Communication data obtains the communication data that module 31 is used to obtain communication module and web application;
Template obtains the target data extraction template that module 32 is used to match with the communication interface of the communication data;
Target data obtains module 33 and is used to obtain mesh from the communication data according to the target data extraction template
Mark data.
Further, network request number of the communication data between the communication module and the web application
According to and/or network response data.
Further, the communication data obtains module 31 and is specifically used for: obtaining the communication data for meeting preset condition, institute
Preset condition is stated including at least following any one: domain, host, url path and url parameters.

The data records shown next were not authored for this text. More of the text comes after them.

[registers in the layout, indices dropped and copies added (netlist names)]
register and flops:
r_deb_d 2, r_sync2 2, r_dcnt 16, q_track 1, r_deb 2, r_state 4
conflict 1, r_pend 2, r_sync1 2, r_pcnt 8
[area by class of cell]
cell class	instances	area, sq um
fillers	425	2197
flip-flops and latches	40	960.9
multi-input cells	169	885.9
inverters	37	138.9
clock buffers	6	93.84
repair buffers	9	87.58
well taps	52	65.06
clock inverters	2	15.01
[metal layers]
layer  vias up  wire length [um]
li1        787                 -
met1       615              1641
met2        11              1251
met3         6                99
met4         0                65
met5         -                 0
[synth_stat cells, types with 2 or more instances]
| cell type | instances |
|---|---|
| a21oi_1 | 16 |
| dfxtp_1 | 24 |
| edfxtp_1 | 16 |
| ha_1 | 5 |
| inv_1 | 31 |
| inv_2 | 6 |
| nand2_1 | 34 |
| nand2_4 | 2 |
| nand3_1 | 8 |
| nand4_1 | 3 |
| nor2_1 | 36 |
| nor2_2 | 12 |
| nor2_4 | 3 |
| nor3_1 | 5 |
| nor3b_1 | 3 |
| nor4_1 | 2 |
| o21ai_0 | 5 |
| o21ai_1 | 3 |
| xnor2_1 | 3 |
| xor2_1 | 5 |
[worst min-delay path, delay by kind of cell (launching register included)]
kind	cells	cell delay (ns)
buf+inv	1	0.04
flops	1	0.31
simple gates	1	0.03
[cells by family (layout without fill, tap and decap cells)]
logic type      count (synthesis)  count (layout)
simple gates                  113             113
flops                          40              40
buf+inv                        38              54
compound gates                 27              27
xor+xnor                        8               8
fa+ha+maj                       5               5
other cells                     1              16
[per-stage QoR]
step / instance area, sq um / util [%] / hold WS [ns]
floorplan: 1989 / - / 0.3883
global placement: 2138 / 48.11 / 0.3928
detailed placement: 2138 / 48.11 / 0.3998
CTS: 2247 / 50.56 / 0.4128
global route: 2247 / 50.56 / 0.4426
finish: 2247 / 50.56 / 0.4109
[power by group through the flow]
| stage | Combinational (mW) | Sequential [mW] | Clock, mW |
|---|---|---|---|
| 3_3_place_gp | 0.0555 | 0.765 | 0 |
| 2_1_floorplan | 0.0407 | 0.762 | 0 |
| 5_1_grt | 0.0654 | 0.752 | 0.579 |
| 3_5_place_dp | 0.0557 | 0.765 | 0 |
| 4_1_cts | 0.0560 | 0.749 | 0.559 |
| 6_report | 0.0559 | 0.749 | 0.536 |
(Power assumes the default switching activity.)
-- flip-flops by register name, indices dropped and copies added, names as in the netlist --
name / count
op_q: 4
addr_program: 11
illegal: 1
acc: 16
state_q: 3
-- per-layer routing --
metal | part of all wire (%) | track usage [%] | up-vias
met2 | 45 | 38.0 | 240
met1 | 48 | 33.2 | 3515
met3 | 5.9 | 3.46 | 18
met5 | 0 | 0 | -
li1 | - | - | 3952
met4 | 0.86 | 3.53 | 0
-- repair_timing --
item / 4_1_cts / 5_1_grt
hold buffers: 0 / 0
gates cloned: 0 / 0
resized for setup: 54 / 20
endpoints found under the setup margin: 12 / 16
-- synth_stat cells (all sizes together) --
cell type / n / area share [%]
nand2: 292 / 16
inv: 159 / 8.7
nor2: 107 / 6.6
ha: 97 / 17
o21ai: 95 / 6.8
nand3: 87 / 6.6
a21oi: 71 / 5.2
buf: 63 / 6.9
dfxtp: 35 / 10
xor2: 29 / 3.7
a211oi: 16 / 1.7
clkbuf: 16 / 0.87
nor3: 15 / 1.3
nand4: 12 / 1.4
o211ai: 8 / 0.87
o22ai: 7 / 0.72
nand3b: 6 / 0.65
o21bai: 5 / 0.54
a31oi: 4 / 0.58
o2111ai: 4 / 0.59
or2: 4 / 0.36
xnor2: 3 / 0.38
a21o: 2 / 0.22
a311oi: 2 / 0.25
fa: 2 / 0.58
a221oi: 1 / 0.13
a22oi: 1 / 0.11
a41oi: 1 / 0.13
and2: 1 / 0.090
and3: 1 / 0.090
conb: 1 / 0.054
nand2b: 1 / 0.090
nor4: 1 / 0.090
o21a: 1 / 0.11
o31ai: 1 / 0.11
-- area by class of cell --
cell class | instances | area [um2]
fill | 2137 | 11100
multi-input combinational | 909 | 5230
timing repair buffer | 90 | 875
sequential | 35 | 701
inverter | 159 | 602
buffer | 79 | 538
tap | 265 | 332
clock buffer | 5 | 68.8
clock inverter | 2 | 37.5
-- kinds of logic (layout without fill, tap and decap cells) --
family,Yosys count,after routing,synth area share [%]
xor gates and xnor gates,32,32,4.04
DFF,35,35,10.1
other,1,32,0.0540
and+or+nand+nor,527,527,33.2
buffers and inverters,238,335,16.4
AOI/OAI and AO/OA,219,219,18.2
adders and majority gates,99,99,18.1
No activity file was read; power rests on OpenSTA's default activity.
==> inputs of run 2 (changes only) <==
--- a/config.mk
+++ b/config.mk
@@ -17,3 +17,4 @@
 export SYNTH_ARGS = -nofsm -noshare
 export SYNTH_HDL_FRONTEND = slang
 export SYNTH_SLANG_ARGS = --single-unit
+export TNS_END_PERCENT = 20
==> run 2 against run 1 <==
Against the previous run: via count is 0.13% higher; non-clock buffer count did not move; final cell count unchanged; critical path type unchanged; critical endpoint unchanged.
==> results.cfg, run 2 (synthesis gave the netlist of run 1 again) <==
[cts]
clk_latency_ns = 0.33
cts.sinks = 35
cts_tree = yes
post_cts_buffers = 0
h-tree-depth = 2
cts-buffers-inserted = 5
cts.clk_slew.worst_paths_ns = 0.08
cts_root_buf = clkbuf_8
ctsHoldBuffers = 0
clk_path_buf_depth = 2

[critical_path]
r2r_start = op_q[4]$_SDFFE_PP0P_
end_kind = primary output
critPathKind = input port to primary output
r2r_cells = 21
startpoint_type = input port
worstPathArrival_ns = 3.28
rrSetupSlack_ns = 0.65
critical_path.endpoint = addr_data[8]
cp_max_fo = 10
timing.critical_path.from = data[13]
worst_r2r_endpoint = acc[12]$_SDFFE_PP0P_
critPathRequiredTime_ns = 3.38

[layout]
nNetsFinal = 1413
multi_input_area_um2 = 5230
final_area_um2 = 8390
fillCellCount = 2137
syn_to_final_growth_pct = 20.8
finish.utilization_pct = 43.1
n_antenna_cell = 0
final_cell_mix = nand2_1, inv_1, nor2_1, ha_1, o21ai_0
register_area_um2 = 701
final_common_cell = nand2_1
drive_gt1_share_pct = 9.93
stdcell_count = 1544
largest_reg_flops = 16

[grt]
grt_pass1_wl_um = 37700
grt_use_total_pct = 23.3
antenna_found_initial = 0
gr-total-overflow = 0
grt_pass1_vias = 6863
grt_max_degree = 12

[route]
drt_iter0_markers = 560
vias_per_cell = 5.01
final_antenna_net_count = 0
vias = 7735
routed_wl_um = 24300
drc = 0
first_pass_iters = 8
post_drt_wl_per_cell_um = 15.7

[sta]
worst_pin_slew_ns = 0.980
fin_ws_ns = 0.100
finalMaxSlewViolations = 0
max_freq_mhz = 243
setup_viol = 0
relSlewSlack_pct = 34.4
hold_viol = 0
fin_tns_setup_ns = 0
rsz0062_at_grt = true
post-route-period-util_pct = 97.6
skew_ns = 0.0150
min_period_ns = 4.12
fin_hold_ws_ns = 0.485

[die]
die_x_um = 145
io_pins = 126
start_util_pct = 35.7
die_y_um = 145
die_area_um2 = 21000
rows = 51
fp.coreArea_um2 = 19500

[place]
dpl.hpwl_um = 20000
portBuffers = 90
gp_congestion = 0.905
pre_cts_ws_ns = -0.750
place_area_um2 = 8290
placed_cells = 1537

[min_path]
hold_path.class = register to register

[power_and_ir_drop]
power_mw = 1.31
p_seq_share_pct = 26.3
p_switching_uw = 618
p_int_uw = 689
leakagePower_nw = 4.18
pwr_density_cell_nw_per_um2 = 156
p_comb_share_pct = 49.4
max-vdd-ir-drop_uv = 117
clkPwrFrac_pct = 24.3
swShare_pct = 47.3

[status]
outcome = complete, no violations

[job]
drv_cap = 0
**config.mk**
```make
export PLATFORM = sky130hd
export DESIGN_NAME = systolic_array_sequencer_flat
export DESIGN_NICKNAME = d
export VERILOG_FILES = /design/src/rtl/systolic_array_sequencer_if.sv /design/src/rtl/systolic_array_sequencer.sv /design/src/flat_wrapper.sv
export SDC_FILE = /design/constraint.sdc
export NUM_CORES = 1
export LEC_CHECK = 0
export BUFFER_PORTS_ARGS = -buffer_cell sky130_fd_sc_hd__buf_4
export CAP_MARGIN = 40
export CORE_ASPECT_RATIO = 1.25
export CORE_UTILIZATION = 30
export CTS_CLUSTER_SIZE = 14
export DETAILED_ROUTE_END_ITERATION = 10
export PLACE_DENSITY = 0.58
export SLEW_MARGIN = 30
export SYNTH_ARGS = -nofsm -noshare
export SYNTH_HDL_FRONTEND = slang
export SYNTH_SLANG_ARGS = --single-unit
export TNS_END_PERCENT = 1
```
**constraint.sdc**
```tcl
create_clock -name clk -period 7.4 [get_ports clk]
set_input_delay 0.37 -clock clk [delete_from_list [all_inputs] [get_ports clk]]
set_output_delay 0.37 -clock clk [all_outputs]
set_load 0.01 [all_outputs]
```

Further, described device further include: writing module 34;Wherein,
Writing module 34 is used to obtain the communication that module obtains communication module and web application in the communication data
After data, Distributed Message Queue is written into the communication data;
It is specifically used for correspondingly, the template obtains module 32: reads the communication from the Distributed Message Queue
Data obtain the target data extraction template to match with the communication interface of the communication data.
Further, the target data obtains module 33 and is specifically used for: the communication data is changed into unified format;Root
Target data is obtained according to the rule extraction of the target data extraction template.
Further, the target data obtains module 33 and is specifically used for: if matched target data extraction template is
It is multiple, then the communication data is extracted according to multiple target data extraction templates;The multiple target data is extracted
The extraction data of template are integrated, and the target data is obtained.
Further, the target data obtains module 33 and is specifically used for: according to the target data extraction template from institute
It states and extracts data in communication data;Data cleansing is carried out to the extraction data and obtains the target data.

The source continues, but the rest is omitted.